Please see https://mediawiki.org/wiki/How_to_report_a_bug which asks for 1) steps to reproduce, 2) expected outcome, 3) actual outcome in bug reports. Thanks!

EBernhardson added a subscriber: EBernhardson.EditedJun 26 2018, 6:45 PM

As far as i can tell from a quick run of this through mwdebug1001, the bulk of the memory and time used here is loading information about files in the result set.

Even if the rest of it didn't time out, this api call runs into other issues. Reducing gsrlimit to 250 the api includes the warning This result was truncated because it would otherwise be larger than the limit of 12,582,912 bytes. which implies even if this query didn't fatal it still wouldn't return the expected results. What to do with this will depend on what the desired outcome is.

Framawiki added a comment.EditedJun 26 2018, 7:53 PM

@Framawiki: What is the expected outcome from this task? That the 'memory limit reached' response should be in JSON format instead? That you should not run into a 'memory limit reached' error message at all? Something else?
Please see https://mediawiki.org/wiki/How_to_report_a_bug which asks for 1) steps to reproduce, 2) expected outcome, 3) actual outcome in bug reports. Thanks!

The main problem of this task is that the error is not handled correctly (I suppose that it's not handled at all by mediawiki). Solving this imply to format the answer in JSON as excepted by client.

I've haven't access to logstash (need to take care of T176364), so I can't write more information, other than the query result in an anormal error page that is definitely not good :)

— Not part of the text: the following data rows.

**config.mk**
```make
export PLATFORM = sky130hd
export DESIGN_NAME = base64url_decoder_flat
export DESIGN_NICKNAME = d
export VERILOG_FILES = /design/src/sv/b64u_pkg.sv /design/src/sv/b64u_in_if.sv /design/src/sv/b64u_out_if.sv /design/src/sv/base64url_decoder.sv /design/src/sv/b64u_front.sv /design/src/sv/b64u_queue.sv /design/src/sv/b64u_back.sv /design/src/flat_wrapper.sv
export SDC_FILE = /design/constraint.sdc
export NUM_CORES = 1
export LEC_CHECK = 0
export ABC_AREA = 1
export BUFFER_PORTS_ARGS = -buffer_cell sky130_fd_sc_hd__buf_2
export CORE_UTILIZATION = 59
export CTS_BUF_LIST = sky130_fd_sc_hd__clkbuf_16
export DETAILED_ROUTE_END_ITERATION = 7
export GPL_ROUTABILITY_DRIVEN = 0
export PLACE_DENSITY = 0.86
export SYNTH_ARGS = -nofsm -noshare
export SYNTH_HDL_FRONTEND = slang
export SYNTH_HIERARCHICAL = 1
export SYNTH_SLANG_ARGS = --single-unit
```
**constraint.sdc**
```tcl
create_clock -name clk -period 2.2 [get_ports clk]
set_input_delay 0.44 -clock clk [delete_from_list [all_inputs] [get_ports clk]]
set_output_delay 0.44 -clock clk [all_outputs]
set_load 0.1 [all_outputs]
```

Perhaps the memory limit can be increased, perhaps the code is not optimal and badly uses recursive function, ... We can imagine lot of different problems that can be subtasks of this one.

Framawiki renamed this task from Fatal PHP error on api action=query, generator=search: memory limit reached to Error memory limit reached not handled with action=query, prop=imageinfo.Jun 26 2018, 7:57 PM
Anomie added a subscriber: Anomie.Jun 28 2018, 10:45 AM

I'm on vacation at the moment, but since I see people haring off on this task I'll throw in a quick comment.

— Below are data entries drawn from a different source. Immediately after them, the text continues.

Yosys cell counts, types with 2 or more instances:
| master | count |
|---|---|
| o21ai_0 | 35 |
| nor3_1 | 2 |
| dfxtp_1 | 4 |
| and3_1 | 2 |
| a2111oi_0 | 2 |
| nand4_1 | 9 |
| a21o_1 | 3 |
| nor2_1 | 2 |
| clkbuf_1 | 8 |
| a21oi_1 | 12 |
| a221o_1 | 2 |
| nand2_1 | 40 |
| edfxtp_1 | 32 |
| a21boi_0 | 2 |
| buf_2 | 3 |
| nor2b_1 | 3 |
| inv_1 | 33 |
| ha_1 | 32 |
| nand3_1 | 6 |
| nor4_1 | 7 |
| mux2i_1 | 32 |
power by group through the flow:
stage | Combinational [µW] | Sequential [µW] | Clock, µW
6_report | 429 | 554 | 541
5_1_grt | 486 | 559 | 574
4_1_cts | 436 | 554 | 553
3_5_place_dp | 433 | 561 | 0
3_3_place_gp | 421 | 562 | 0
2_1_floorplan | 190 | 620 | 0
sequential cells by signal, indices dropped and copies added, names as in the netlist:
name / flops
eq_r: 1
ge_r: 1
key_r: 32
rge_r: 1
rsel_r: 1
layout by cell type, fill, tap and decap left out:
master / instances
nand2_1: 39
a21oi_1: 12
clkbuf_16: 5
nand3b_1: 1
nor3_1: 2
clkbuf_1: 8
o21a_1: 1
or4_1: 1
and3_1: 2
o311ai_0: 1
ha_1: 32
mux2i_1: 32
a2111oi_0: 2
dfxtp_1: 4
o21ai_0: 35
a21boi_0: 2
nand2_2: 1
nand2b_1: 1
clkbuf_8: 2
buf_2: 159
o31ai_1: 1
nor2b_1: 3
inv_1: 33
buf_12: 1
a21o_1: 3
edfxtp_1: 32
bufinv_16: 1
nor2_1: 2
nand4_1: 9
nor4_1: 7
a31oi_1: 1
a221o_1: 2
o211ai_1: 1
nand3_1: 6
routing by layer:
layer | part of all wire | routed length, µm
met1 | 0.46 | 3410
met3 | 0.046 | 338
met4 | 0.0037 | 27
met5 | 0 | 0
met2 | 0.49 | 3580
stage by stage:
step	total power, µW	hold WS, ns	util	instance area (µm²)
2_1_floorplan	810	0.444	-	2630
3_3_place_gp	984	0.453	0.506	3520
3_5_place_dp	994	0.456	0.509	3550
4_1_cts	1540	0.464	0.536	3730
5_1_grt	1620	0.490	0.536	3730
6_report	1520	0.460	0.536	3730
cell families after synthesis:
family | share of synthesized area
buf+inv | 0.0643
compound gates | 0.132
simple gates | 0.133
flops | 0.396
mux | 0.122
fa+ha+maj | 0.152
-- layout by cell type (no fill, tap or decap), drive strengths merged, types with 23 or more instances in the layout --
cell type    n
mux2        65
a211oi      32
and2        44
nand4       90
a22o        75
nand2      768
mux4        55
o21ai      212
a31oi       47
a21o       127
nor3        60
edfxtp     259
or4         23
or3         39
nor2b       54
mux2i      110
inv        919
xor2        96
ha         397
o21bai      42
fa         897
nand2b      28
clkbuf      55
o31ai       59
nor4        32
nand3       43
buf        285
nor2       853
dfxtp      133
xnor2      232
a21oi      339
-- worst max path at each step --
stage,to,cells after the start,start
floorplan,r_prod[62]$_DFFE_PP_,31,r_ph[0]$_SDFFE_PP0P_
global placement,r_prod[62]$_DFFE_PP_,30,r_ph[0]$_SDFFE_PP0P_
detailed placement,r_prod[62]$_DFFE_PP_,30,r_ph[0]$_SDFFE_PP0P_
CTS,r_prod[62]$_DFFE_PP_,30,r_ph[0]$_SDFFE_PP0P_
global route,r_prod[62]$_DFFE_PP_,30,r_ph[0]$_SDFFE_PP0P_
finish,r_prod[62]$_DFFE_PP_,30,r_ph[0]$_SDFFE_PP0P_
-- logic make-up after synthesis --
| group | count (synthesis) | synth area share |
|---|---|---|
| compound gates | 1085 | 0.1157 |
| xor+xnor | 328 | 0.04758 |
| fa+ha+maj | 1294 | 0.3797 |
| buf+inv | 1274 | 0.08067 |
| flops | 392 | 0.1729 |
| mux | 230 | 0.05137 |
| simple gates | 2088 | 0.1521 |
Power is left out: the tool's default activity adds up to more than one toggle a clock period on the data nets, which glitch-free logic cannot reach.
[src/hdl/assert_macros.svh]
// Assertion macros for the RTL.
`ifndef ASSERT_MACROS_SVH
`define ASSERT_MACROS_SVH

`ifndef SYNTHESIS

`define ASSERT_SAME(label, clk, rst_n, ante, cons) \
    label: assert property (@(posedge clk) disable iff (!rst_n) (ante) |-> (cons)) \
        else $error("assertion failed");

`define ASSERT_NEXT(label, clk, rst_n, ante, cons) \
    label: assert property (@(posedge clk) disable iff (!rst_n) (ante) |=> (cons)) \
        else $error("assertion failed");

`else

`define ASSERT_SAME(label, clk, rst_n, ante, cons)

`define ASSERT_NEXT(label, clk, rst_n, ante, cons)

`endif

`endif

[src/hdl/smc3_pkg.sv]
package smc3_pkg;

    localparam int PIX_W     = 8;
    localparam int NUM_MASKS = 6;
    localparam int WIN_DIM   = 3;
    localparam int WIN_TAPS  = WIN_DIM * WIN_DIM;
    localparam int WIDTH_W   = 11;
    localparam int HEIGHT_W  = 12;
    localparam int ADDR_W    = 5;
    localparam int DATA_W    = 32;

    typedef enum logic [2:0] {
        REG_WIDTH       = 3'd0,
        REG_HEIGHT      = 3'd1,
        REG_VERTICAL    = 3'd2,
        REG_HORIZONTAL  = 3'd3,
        REG_DIAG_RISING = 3'd4,
        REG_DIAG_FALL   = 3'd5,
        REG_CROSS       = 3'd6,
        REG_RING        = 3'd7
    } t_reg_idx;

    localparam logic [WIDTH_W-1:0]  RST_WIDTH  = 11'd256;
    localparam logic [HEIGHT_W-1:0] RST_HEIGHT = 12'd256;
    localparam logic [WIN_TAPS-1:0] RST_MASK [NUM_MASKS] = '{
        9'd146, 9'd56, 9'd84, 9'd273, 9'd341, 9'd170
    };

    typedef logic [WIN_TAPS-1:0] t_masks [NUM_MASKS];
    typedef logic [PIX_W-1:0]    t_sums  [NUM_MASKS];

    typedef struct packed {
        logic [WIDTH_W-1:0]  width;
        logic [HEIGHT_W-1:0] height;
    } t_dims;

endpackage

[src/hdl/smc3_window.sv]
module smc3_window
    import smc3_pkg::*;
(
    input  logic             i_clk,
    input  logic             i_rst_n,
    input  logic             i_adv,
    input  logic [PIX_W-1:0] i_px,
    input  logic [PIX_W-1:0] i_one_up,
    input  logic [PIX_W-1:0] i_two_up,
    input  t_masks           i_masks,
    output t_sums            o_sums
);

    logic [PIX_W-1:0] r_cols [2*WIN_DIM];
    logic [PIX_W-1:0] win    [WIN_TAPS];

    always_comb begin
        for (int k = 0; k < WIN_DIM; k++) begin
            win[k*WIN_DIM]     = r_cols[k];
            win[k*WIN_DIM + 1] = r_cols[WIN_DIM + k];
        end
        win[2] = i_two_up;
        win[5] = i_one_up;
        win[8] = i_px;
    end

    always_comb begin
        for (int m = 0; m < NUM_MASKS; m++) begin
            o_sums[m] = '0;
            for (int b = 0; b < WIN_TAPS; b++) begin
                if (i_masks[m][b]) begin
                    o_sums[m] = o_sums[m] + win[b];
                end
            end
        end
    end

    // advance the window one column
    always_ff @(posedge i_clk) begin
        if (!i_rst_n) begin
            for (int k = 0; k < 2*WIN_DIM; k++) begin
                r_cols[k] <= '0;
            end
        end else if (i_adv) begin
            for (int k = 0; k < WIN_DIM; k++) begin
                r_cols[k]           <= r_cols[WIN_DIM + k];
                r_cols[WIN_DIM + k] <= win[k*WIN_DIM + 2];
            end
        end
    end

endmodule
[config.mk]
export PLATFORM = sky130hd
export DESIGN_NAME = smc3_window
export DESIGN_NICKNAME = d
export VERILOG_FILES = /design/src/hdl/assert_macros.svh /design/src/hdl/smc3_pkg.sv /design/src/hdl/smc3_window.sv
export SDC_FILE = /design/constraint.sdc
export NUM_CORES = 1
export LEC_CHECK = 0
export CELL_PAD_IN_SITES_DETAIL_PLACEMENT = 1
export CELL_PAD_IN_SITES_GLOBAL_PLACEMENT = 1
export CORE_UTILIZATION = 30
export CTS_CLUSTER_SIZE = 28
export DETAILED_ROUTE_END_ITERATION = 8
export DONT_BUFFER_PORTS = 1
export PLACE_DENSITY = 0.64
export SYNTH_ARGS = -nofsm -noshare
export SYNTH_HDL_FRONTEND = slang
export SYNTH_SLANG_ARGS = --single-unit
[constraint.sdc]
create_clock -name i_clk -period 12.1 [get_ports i_clk]
set_input_delay 0.605 -clock i_clk [delete_from_list [all_inputs] [get_ports i_clk]]
set_output_delay 0.605 -clock i_clk [all_outputs]
set_load 0.02 [all_outputs]
## src/hdl/assert_macros.svh

```systemverilog
// Assertion macros for the RTL.
`ifndef ASSERT_MACROS_SVH
`define ASSERT_MACROS_SVH

`ifndef SYNTHESIS

`define ASSERT_SAME(label, clk, rst_n, ante, cons) \
    label: assert property (@(posedge clk) disable iff (!rst_n) (ante) |-> (cons)) \
        else $error("assertion failed");

`define ASSERT_NEXT(label, clk, rst_n, ante, cons) \
    label: assert property (@(posedge clk) disable iff (!rst_n) (ante) |=> (cons)) \
        else $error("assertion failed");

`else

`define ASSERT_SAME(label, clk, rst_n, ante, cons)

`define ASSERT_NEXT(label, clk, rst_n, ante, cons)

`endif

`endif

```

## src/hdl/smc3_pkg.sv

```systemverilog
package smc3_pkg;

    localparam int PIX_W     = 8;
    localparam int NUM_MASKS = 6;
    localparam int WIN_DIM   = 3;
    localparam int WIN_TAPS  = WIN_DIM * WIN_DIM;
    localparam int WIDTH_W   = 11;
    localparam int HEIGHT_W  = 12;
    localparam int ADDR_W    = 5;
    localparam int DATA_W    = 32;

    typedef enum logic [2:0] {
        REG_WIDTH       = 3'd0,
        REG_HEIGHT      = 3'd1,
        REG_VERTICAL    = 3'd2,
        REG_HORIZONTAL  = 3'd3,
        REG_DIAG_RISING = 3'd4,
        REG_DIAG_FALL   = 3'd5,
        REG_CROSS       = 3'd6,
        REG_RING        = 3'd7
    } t_reg_idx;

    localparam logic [WIDTH_W-1:0]  RST_WIDTH  = 11'd256;
    localparam logic [HEIGHT_W-1:0] RST_HEIGHT = 12'd256;
    localparam logic [WIN_TAPS-1:0] RST_MASK [NUM_MASKS] = '{
        9'd146, 9'd56, 9'd84, 9'd273, 9'd341, 9'd170
    };

    typedef logic [WIN_TAPS-1:0] t_masks [NUM_MASKS];
    typedef logic [PIX_W-1:0]    t_sums  [NUM_MASKS];

    typedef struct packed {
        logic [WIDTH_W-1:0]  width;
        logic [HEIGHT_W-1:0] height;
    } t_dims;

endpackage

```

## src/hdl/smc3_cfg.sv

```systemverilog
module smc3_cfg
    import smc3_pkg::*;
(
    input  logic              i_clk,
    input  logic              i_rst_n,
    input  logic              psel,
    input  logic              penable,
    input  logic              pwrite,
    input  logic [ADDR_W-1:0] paddr,
    input  logic [DATA_W-1:0] pwdata,
    output logic [DATA_W-1:0] prdata,
    output logic              pready,
    output t_dims             o_dims,
    output t_masks            o_masks
);

    t_dims    r_dims;
    t_masks   r_masks;
    t_reg_idx idx;
    logic     wr;

    assign idx    = t_reg_idx'(paddr[ADDR_W-1:2]);
    assign wr     = psel && penable && pwrite && pready;
    assign pready = 1'b1;

    always_ff @(posedge i_clk) begin
        if (!i_rst_n) begin
            r_dims.width  <= RST_WIDTH;
            r_dims.height <= RST_HEIGHT;
            r_masks       <= RST_MASK;
        end else if (wr) begin
            case (idx)
                REG_WIDTH:       r_dims.width  <= pwdata[WIDTH_W-1:0];
                REG_HEIGHT:      r_dims.height <= pwdata[HEIGHT_W-1:0];
                REG_VERTICAL:    r_masks[0]    <= pwdata[WIN_TAPS-1:0];
                REG_HORIZONTAL:  r_masks[1]    <= pwdata[WIN_TAPS-1:0];
                REG_DIAG_RISING: r_masks[2]    <= pwdata[WIN_TAPS-1:0];
                REG_DIAG_FALL:   r_masks[3]    <= pwdata[WIN_TAPS-1:0];
                REG_CROSS:       r_masks[4]    <= pwdata[WIN_TAPS-1:0];
                REG_RING:        r_masks[5]    <= pwdata[WIN_TAPS-1:0];
                default:         ;
            endcase
        end
    end

    always_comb begin
        case (idx)
            REG_WIDTH:       prdata = DATA_W'(r_dims.width);
            REG_HEIGHT:      prdata = DATA_W'(r_dims.height);
            REG_VERTICAL:    prdata = DATA_W'(r_masks[0]);
            REG_HORIZONTAL:  prdata = DATA_W'(r_masks[1]);
            REG_DIAG_RISING: prdata = DATA_W'(r_masks[2]);
            REG_DIAG_FALL:   prdata = DATA_W'(r_masks[3]);
            REG_CROSS:       prdata = DATA_W'(r_masks[4]);
            REG_RING:        prdata = DATA_W'(r_masks[5]);
            default:         prdata = '0;
        endcase
    end

    assign o_dims  = r_dims;
    assign o_masks = r_masks;

endmodule

```

## config.mk

```make
export PLATFORM = sky130hd
export DESIGN_NAME = smc3_cfg
export DESIGN_NICKNAME = d
export VERILOG_FILES = /design/src/hdl/assert_macros.svh /design/src/hdl/smc3_pkg.sv /design/src/hdl/smc3_cfg.sv
export SDC_FILE = /design/constraint.sdc
export NUM_CORES = 1
export LEC_CHECK = 0
export ABC_AREA = 0
export BUFFER_PORTS_ARGS = -buffer_cell sky130_fd_sc_hd__clkbuf_2
export CAP_MARGIN = 20
export CORE_ASPECT_RATIO = 0.8
export CORE_MARGIN = 1.5
export CORE_UTILIZATION = 49
export CTS_CLUSTER_SIZE = 12
export DETAILED_ROUTE_END_ITERATION = 8
export PLACE_DENSITY_LB_ADDON = 0.2
export SLEW_MARGIN = 10
export SYNTH_ARGS = -nofsm -noshare
export SYNTH_HDL_FRONTEND = slang
export SYNTH_SLANG_ARGS = --single-unit
```

## constraint.sdc

```tcl
create_clock -name i_clk -period 2.04 [get_ports i_clk]
set_clock_uncertainty 0.15 [all_clocks]
set_input_delay 0.306 -clock i_clk [delete_from_list [all_inputs] [get_ports i_clk]]
set_output_delay 0.306 -clock i_clk [all_outputs]
set_load 0.02 [all_outputs]
```

==> reports/qor.log <==
qor: setup_path.critical_path_required 1.58 ns
qor: clock_network.clkSlewWorstSetupHoldPaths 0.08 ns
qor: grt.grt_util_met3 6.21%
qor: placement.dp_hpwl 7750 um
qor: setup_path.worst_r2r_endpoint o_masks[25]$_SDFFE_PN0P_
qor: logic_synthesis.postSynth.asyncResetShare 0%
qor: setup_path.largest_stage_delay_on_the_critical_path 0.34 ns
qor: cells_and_area.final_layout_size_suffix_gt1_share 33.2%
qor: sta.finalCritPeriodShare 102%
qor: cells_and_area.final-instance-count-excl-fill 680
qor: setup_path.crit-reg2reg-launch o_masks[25]$_SDFFE_PN0P_
qor: grt.grt_start_max_net_pins 78
qor: setup_path.critical_setup_path_class flip-flop to primary output
qor: routing.wl 10900 um
qor: sta.worst_path_setup_slack_after_routing -0.0427 ns
qor: sta.hold_ws 0.0340 ns
qor: grt.first_global_vias 3406
qor: logic_synthesis.synthesis.instances 461
qor: logic_synthesis.synth-seq-area-share 40.4%
qor: placement.placed_cells 661
qor: grt.gr-usage-all-layers 26.8%
qor: sta.final.setup.tns -0.0584 ns
qor: grt.grt_busiest_layer met2
qor: logic_synthesis.synth_warnings 0
qor: floorplan.floorplan.die.width 102 um
qor: cells_and_area.total_inserted_antenna_cells 0
qor: power.worst_ir_drop_vdd 0.000319 V
qor: setup_path.cp_num_buf_inv 1
qor: sta.grt_setup_unrepaired yes
qor: routing.drtPass1Iterations 5
qor: logic_synthesis.distinct_cell_type_count_of_the_synthesized_netlist 37
qor: placement.place.gp.congestion 0.851
qor: setup_path.end_kind primary output
qor: grt.grt_util_met1 33.6%
qor: logic_synthesis.post-synth-top-area-fraction 40.4%
qor: sta.fmax 480 MHz
qor: floorplan.die_h 81.9 um
qor: cells_and_area.fillCellCount 663
qor: clock_network.clock_insertion_delay_worst_skew 0.34 ns
qor: sta.finalHoldViolations 0
qor: routing.drt-wirelength-per-cell 16.0 um
qor: placement.io_buffer_count 108
qor: clock_network.clock_tree_from_tritoncts built
qor: run_status.result_of_the_run complete, but fails checks
qor: setup_path.kind_of_start_point_of_the_critical_path flip-flop
qor: cells_and_area.area_delta_synth_final 24.8%
qor: floorplan.boundaryPins 152
qor: routing.vias 3687
qor: routing.antenna_violating_nets_post_route 0
qor: grt.global_route_wire_length_before_repair 17000 um
qor: cells_and_area.post-route-util 63.7%
qor: logic_synthesis.synth-seq-cells 77
qor: clock_network.h-tree-depth 3
qor: floorplan.placeableCoreArea 7460 um2
qor: sta.slew_viol_final 0
qor: setup_path.cpMaxStageDelayCell dfxtp_2
qor: routing.post_drt_via_cell_ratio 5.42
qor: setup_path.arrival 1.63 ns
qor: clock_network.postCtsHoldBufs 0
qor: run.cap_violations 0
qor: setup_path.crit_chain mux2_2, a22o_1, a221oi_2, nor2_1, buf_2
qor: power.power_density 625 nW/um2
qor: worst_hold_path.worst_hold_path_class input port to flip-flop
qor: grt.globalRoute.totalOverflow 0
qor: routing.drcViolationCount 0
qor: power.report.power.total 0.00297 W
qor: run_status.violations setup timing
qor: clock_network.cts_inserted_buffers 9
qor: setup_path.cp_top_family compound AO/OA/AOI/OAI gates
qor: floorplan.core.rowCount 28
qor: floorplan.start_util 51.1%
qor: routing.detail_route.iter0.violations 233
qor: logic_synthesis.avgSynthCellArea 8.27 um2
qor: cells_and_area.final-seq-area 1550 um2
qor: clock_network.cts_max_path_buffers 2
qor: setup_path.worst-r2r-cell-count 3
qor: grt.grtUsageMet2 44.5%
qor: setup_path.cp.depth 5
qor: cells_and_area.most-common-layout-cells clkbuf_2 (100), nand2_1 (88), dfxtp_1 (67)
qor: logic_synthesis.synth-edff-count 0
qor: power.p_leak 1.99 nW
qor: clock_network.cts_root_buf clkbuf_8
qor: clock_network.cts.sinks 77
qor: grt.antenna_found_initial 0
qor: sta.finalSetupViolCount 3
qor: logic_synthesis.synth.largest_area_cell dfxtp_1
qor: cells_and_area.final_nets 612
qor: sta.timing.final.crit_period 2.08 ns
qor: cells_and_area.final_common_cell clkbuf_2
qor: logic_synthesis.main_synth_ff_type dfxtp_1
qor: cells_and_area.area_of_the_multi_input_gates 1990 um2
qor: setup_path.startpoint o_masks[26]$_SDFFE_PN1P_
qor: setup_path.timing.critical_path.fanout_max 3
qor: logic_synthesis.syn-cell-area 3810 um2
qor: logic_synthesis.netlist_top_cells_area dfxtp_1 (40%), nand2_1 (8.8%), a21boi_0 (6.9%), mux2i_1 (6.3%), o21ai_0 (6.3%)
qor: floorplan.fp.dieArea 8320 um2
qor: setup_path.r2r_setup_slack 1.15 ns
qor: setup_path.critical_path.endpoint prdata[8]
## per-stage QoR
stage                     area, um2  setup slack [ns]
after CTS                      4700           -0.0390
after floorplan                3880            0.0922
final                          4760           -0.0427
after global routing           4760           -0.0911
after global placement         4480           -0.0965
after detailed placement       4480            -0.159
## area by class of cell
type                    instances  share of cell area, %
clock inverters                 4                  0.474
repair buffers                143                   18.4
clock buffers                  12                   3.26
flip-flops and latches         77                   32.7
inverters                       7                  0.552
multi-input cells             332                   41.9
well taps                     105                   2.76
## how the worst min path moves through the flow
stage               depth (start not counted)  slack, ns                     from                 endpoint
floorplan                                   2       0.29                pwdata[9]  o_dims[21]$_SDFFE_PN0P_
global placement                            2       0.31  o_dims[21]$_SDFFE_PN0P_  o_dims[21]$_SDFFE_PN0P_
detailed placement                          2       0.32  o_dims[22]$_SDFFE_PN0P_  o_dims[22]$_SDFFE_PN0P_
CTS                                         3       0.02               pwdata[10]  o_dims[22]$_SDFFE_PN0P_
global route                                3       0.04               pwdata[10]  o_dims[22]$_SDFFE_PN0P_
finish                                      3       0.03               pwdata[10]  o_dims[22]$_SDFFE_PN0P_
## routing by layer
layer / share of wire (%) / wire [um]
met5: 0 / 0
met4: 1.8 / 193
met3: 7.5 / 818
met1: 43 / 4650
met2: 48 / 5210
## cells in the mapped netlist (all sizes together) (2+ instances only)
cell and n:
a211oi 2, a21boi 46, a21oi 2, a221oi 12
a22o 6, buf 45, clkbuf 19, conb 2
dfxtp 77, inv 7, mux2 7, mux2i 24
nand2 89, nand2b 4, nand3 20, nor2 22
nor2b 9, nor3 4, o211ai 3, o21ai 48
o22a 2, o22ai 2, or3 3
## flip-flops by register name, summed over array words and instances (netlist names)
name,cells
o_masks,54
o_dims,23
## worst reg2reg max path, cell delays in order, from the launching register on
cell and delay, ns:
dfxtp_2 0.33, buf_4 0.10, o21ai_0 0.06, a21boi_0 0.17
## power by group
part | switching (W) | leakage [nW] | internal [W]
Clock | 0.000541 | 0.0921 | 0.000502
Sequential | 0.0000109 | 0.623 | 0.00152
Combinational | 0.000256 | 1.27 | 0.000149
Total | 0.000807 | 1.99 | 0.00217
## kinds of logic after synthesis
kind of cell | Yosys count | share of synthesized area (%)
other | 2 | 0.197
buffers and inverters | 71 | 10.3
muxes | 31 | 8.37
AOI/OAI and AO/OA | 125 | 22.2
DFF | 77 | 40.4
and+or+nand+nor | 155 | 18.5
## repair_timing
item / CTS / global route
setup buffers: 0 / 3
pin swaps: 0 / 3
setup endpoints to repair: 8 / 7
resized for setup: 12 / 20
No activity file was read; power rests on OpenSTA's default activity.
<file path="config.mk">
export PLATFORM = sky130hd
export DESIGN_NAME = hybrid_ca_next_generation
export DESIGN_NICKNAME = d
export VERILOG_FILES = /design/src/rtl/core/hca_pkg.sv /design/src/rtl/core/hca_align.sv /design/src/rtl/core/hca_nbhd.sv /design/src/rtl/core/hca_rule.sv /design/src/rtl/core/hca_unalign.sv /design/src/rtl/core/hybrid_ca_next_generation.sv
export SDC_FILE = /design/constraint.sdc
export NUM_CORES = 1
export LEC_CHECK = 0
export ABC_CLOCK_PERIOD_IN_PS = 8700
export BUFFER_PORTS_ARGS = -buffer_cell sky130_fd_sc_hd__buf_2
export CORE_MARGIN = 2
export CORE_UTILIZATION = 45
export DETAILED_ROUTE_END_ITERATION = 12
export GPL_TIMING_DRIVEN = 0
export SYNTH_ARGS = -nofsm -noshare
export SYNTH_HDL_FRONTEND = slang
export SYNTH_SLANG_ARGS = --single-unit
</file>
<file path="constraint.sdc">
create_clock -name clk -period 8.7 [get_ports clk]
set_input_delay 0.87 -clock clk [delete_from_list [all_inputs] [get_ports clk]]
set_output_delay 0.87 -clock clk [all_outputs]
set_load 0.05 [all_outputs]
</file>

If the problem is the actual error reported here, this is a duplicate of T55663: Getting the referring pages takes up too much memory (due to included image metadata). iiprop=metadata can be problematic.

If the problem here is @Framawiki's assertion that no API call should ever result in a 500 with a non-API-formatted response body, the task should be rewritten to reflect that in the title and description instead of it being implied. Then, since that's not possible when something runs into a PHP fatal error like this, the task should be declined in favor of fixing PHP fatals through the normal task prioritization process.

Framawiki renamed this task from Error memory limit reached not handled with action=query, prop=imageinfo to API endpoint should format fatal errors in the requested format, not in HTML.Jun 30 2018, 8:40 AM
Vvjjkkii renamed this task from API endpoint should format fatal errors in the requested format, not in HTML to 2aaaaaaaaa.Jul 1 2018, 1:01 AM
Vvjjkkii triaged this task as High priority.
Vvjjkkii updated the task description. (Show Details)
Vvjjkkii removed a subscriber: Aklapper.
JJMC89 renamed this task from 2aaaaaaaaa to API endpoint should format fatal errors in the requested format, not in HTML.Jul 1 2018, 2:51 AM
JJMC89 raised the priority of this task from High to Needs Triage.
JJMC89 updated the task description. (Show Details)
JJMC89 added a subscriber: Aklapper.